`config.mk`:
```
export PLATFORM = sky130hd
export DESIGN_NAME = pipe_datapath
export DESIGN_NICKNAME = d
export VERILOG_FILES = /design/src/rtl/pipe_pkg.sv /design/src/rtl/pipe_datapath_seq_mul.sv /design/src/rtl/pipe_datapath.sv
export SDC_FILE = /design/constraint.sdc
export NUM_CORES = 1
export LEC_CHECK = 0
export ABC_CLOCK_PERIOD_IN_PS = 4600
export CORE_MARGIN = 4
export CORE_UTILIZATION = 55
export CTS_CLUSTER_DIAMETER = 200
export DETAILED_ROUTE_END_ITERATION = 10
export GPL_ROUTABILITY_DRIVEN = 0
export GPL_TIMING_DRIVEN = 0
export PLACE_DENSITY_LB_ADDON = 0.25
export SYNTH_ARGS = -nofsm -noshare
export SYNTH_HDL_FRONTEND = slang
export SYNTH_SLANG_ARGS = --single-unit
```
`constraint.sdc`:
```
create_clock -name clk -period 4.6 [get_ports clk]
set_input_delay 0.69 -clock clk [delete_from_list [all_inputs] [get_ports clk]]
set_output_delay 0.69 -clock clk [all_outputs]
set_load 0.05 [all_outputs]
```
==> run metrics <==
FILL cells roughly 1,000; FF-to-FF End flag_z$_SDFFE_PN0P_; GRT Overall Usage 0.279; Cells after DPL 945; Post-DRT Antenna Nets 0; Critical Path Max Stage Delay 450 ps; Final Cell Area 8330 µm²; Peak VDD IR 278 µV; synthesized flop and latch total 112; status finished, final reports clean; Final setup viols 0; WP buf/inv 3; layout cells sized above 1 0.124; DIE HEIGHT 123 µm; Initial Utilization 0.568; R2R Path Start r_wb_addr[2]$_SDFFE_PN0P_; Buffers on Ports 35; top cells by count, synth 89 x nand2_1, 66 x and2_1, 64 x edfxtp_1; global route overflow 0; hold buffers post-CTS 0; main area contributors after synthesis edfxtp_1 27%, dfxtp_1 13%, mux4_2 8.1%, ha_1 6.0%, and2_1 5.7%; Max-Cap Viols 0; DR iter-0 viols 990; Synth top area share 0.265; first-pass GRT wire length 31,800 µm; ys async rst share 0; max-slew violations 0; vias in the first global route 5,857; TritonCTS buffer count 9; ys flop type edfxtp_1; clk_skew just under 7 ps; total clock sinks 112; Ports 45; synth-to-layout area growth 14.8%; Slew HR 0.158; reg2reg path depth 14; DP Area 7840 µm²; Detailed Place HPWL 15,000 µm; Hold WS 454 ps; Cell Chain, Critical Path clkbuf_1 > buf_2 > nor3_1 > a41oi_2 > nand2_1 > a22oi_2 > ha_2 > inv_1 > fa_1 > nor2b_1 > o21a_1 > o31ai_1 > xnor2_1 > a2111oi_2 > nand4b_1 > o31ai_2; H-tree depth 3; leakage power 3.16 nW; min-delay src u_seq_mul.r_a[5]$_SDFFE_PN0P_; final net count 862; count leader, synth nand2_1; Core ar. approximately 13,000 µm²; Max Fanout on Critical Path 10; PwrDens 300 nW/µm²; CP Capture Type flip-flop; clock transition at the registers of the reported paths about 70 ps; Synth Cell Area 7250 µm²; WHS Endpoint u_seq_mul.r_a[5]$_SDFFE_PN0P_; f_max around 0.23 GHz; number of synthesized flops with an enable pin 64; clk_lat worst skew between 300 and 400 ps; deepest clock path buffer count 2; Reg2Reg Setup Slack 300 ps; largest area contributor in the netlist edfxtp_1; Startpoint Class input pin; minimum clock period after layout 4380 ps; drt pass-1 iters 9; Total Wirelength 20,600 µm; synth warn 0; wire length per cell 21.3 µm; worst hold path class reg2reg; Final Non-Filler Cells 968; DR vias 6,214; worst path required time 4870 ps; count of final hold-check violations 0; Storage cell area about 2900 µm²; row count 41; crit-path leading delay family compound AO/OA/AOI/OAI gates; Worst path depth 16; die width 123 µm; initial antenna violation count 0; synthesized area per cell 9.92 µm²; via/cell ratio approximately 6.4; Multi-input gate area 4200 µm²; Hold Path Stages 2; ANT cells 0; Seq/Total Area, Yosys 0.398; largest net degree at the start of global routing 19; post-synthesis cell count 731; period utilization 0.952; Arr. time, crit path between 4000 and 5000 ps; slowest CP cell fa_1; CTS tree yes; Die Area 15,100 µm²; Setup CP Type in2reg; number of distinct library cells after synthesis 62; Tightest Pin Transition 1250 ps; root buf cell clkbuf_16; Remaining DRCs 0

#### Work to be completed:
The records above are to be duplicated word for word.

#### Completed task:
`config.mk`:
```
export PLATFORM = sky130hd
export DESIGN_NAME = pipe_datapath
export DESIGN_NICKNAME = d
export VERILOG_FILES = /design/src/rtl/pipe_pkg.sv /design/src/rtl/pipe_datapath_seq_mul.sv /design/src/rtl/pipe_datapath.sv
export SDC_FILE = /design/constraint.sdc
export NUM_CORES = 1
export LEC_CHECK = 0
export ABC_CLOCK_PERIOD_IN_PS = 4600
export CORE_MARGIN = 4
export CORE_UTILIZATION = 55
export CTS_CLUSTER_DIAMETER = 200
export DETAILED_ROUTE_END_ITERATION = 10
export GPL_ROUTABILITY_DRIVEN = 0
export GPL_TIMING_DRIVEN = 0
export PLACE_DENSITY_LB_ADDON = 0.25
export SYNTH_ARGS = -nofsm -noshare
export SYNTH_HDL_FRONTEND = slang
export SYNTH_SLANG_ARGS = --single-unit
```
`constraint.sdc`:
```
create_clock -name clk -period 4.6 [get_ports clk]
set_input_delay 0.69 -clock clk [delete_from_list [all_inputs] [get_ports clk]]
set_output_delay 0.69 -clock clk [all_outputs]
set_load 0.05 [all_outputs]
```
==> run metrics <==
FILL cells roughly 1,000; FF-to-FF End flag_z$_SDFFE_PN0P_; GRT Overall Usage 0.279; Cells after DPL 945; Post-DRT Antenna Nets 0; Critical Path Max Stage Delay 450 ps; Final Cell Area 8330 µm²; Peak VDD IR 278 µV; synthesized flop and latch total 112; status finished, final reports clean; Final setup viols 0; WP buf/inv 3; layout cells sized above 1 0.124; DIE HEIGHT 123 µm; Initial Utilization 0.568; R2R Path Start r_wb_addr[2]$_SDFFE_PN0P_; Buffers on Ports 35; top cells by count, synth 89 x nand2_1, 66 x and2_1, 64 x edfxtp_1; global route overflow 0; hold buffers post-CTS 0; main area contributors after synthesis edfxtp_1 27%, dfxtp_1 13%, mux4_2 8.1%, ha_1 6.0%, and2_1 5.7%; Max-Cap Viols 0; DR iter-0 viols 990; Synth top area share 0.265; first-pass GRT wire length 31,800 µm; ys async rst share 0; max-slew violations 0; vias in the first global route 5,857; TritonCTS buffer count 9; ys flop type edfxtp_1; clk_skew just under 7 ps; total clock sinks 112; Ports 45; synth-to-layout area growth 14.8%; Slew HR 0.158; reg2reg path depth 14; DP Area 7840 µm²; Detailed Place HPWL 15,000 µm; Hold WS 454 ps; Cell Chain, Critical Path clkbuf_1 > buf_2 > nor3_1 > a41oi_2 > nand2_1 > a22oi_2 > ha_2 > inv_1 > fa_1 > nor2b_1 > o21a_1 > o31ai_1 > xnor2_1 > a2111oi_2 > nand4b_1 > o31ai_2; H-tree depth 3; leakage power 3.16 nW; min-delay src u_seq_mul.r_a[5]$_SDFFE_PN0P_; final net count 862; count leader, synth nand2_1; Core ar. approximately 13,000 µm²; Max Fanout on Critical Path 10; PwrDens 300 nW/µm²; CP Capture Type flip-flop; clock transition at the registers of the reported paths about 70 ps; Synth Cell Area 7250 µm²; WHS Endpoint u_seq_mul.r_a[5]$_SDFFE_PN0P_; f_max around 0.23 GHz; number of synthesized flops with an enable pin 64; clk_lat worst skew between 300 and 400 ps; deepest clock path buffer count 2; Reg2Reg Setup Slack 300 ps; largest area contributor in the netlist edfxtp_1; Startpoint Class input pin; minimum clock period after layout 4380 ps; drt pass-1 iters 9; Total Wirelength 20,600 µm; synth warn 0; wire length per cell 21.3 µm; worst hold path class reg2reg; Final Non-Filler Cells 968; DR vias 6,214; worst path required time 4870 ps; count of final hold-check violations 0; Storage cell area about 2900 µm²; row count 41; crit-path leading delay family compound AO/OA/AOI/OAI gates; Worst path depth 16; die width 123 µm; initial antenna violation count 0; synthesized area per cell 9.92 µm²; via/cell ratio approximately 6.4; Multi-input gate area 4200 µm²; Hold Path Stages 2; ANT cells 0; Seq/Total Area, Yosys 0.398; largest net degree at the start of global routing 19; post-synthesis cell count 731; period utilization 0.952; Arr. time, crit path between 4000 and 5000 ps; slowest CP cell fa_1; CTS tree yes; Die Area 15,100 µm²; Setup CP Type in2reg; number of distinct library cells after synthesis 62; Tightest Pin Transition 1250 ps; root buf cell clkbuf_16; Remaining DRCs 0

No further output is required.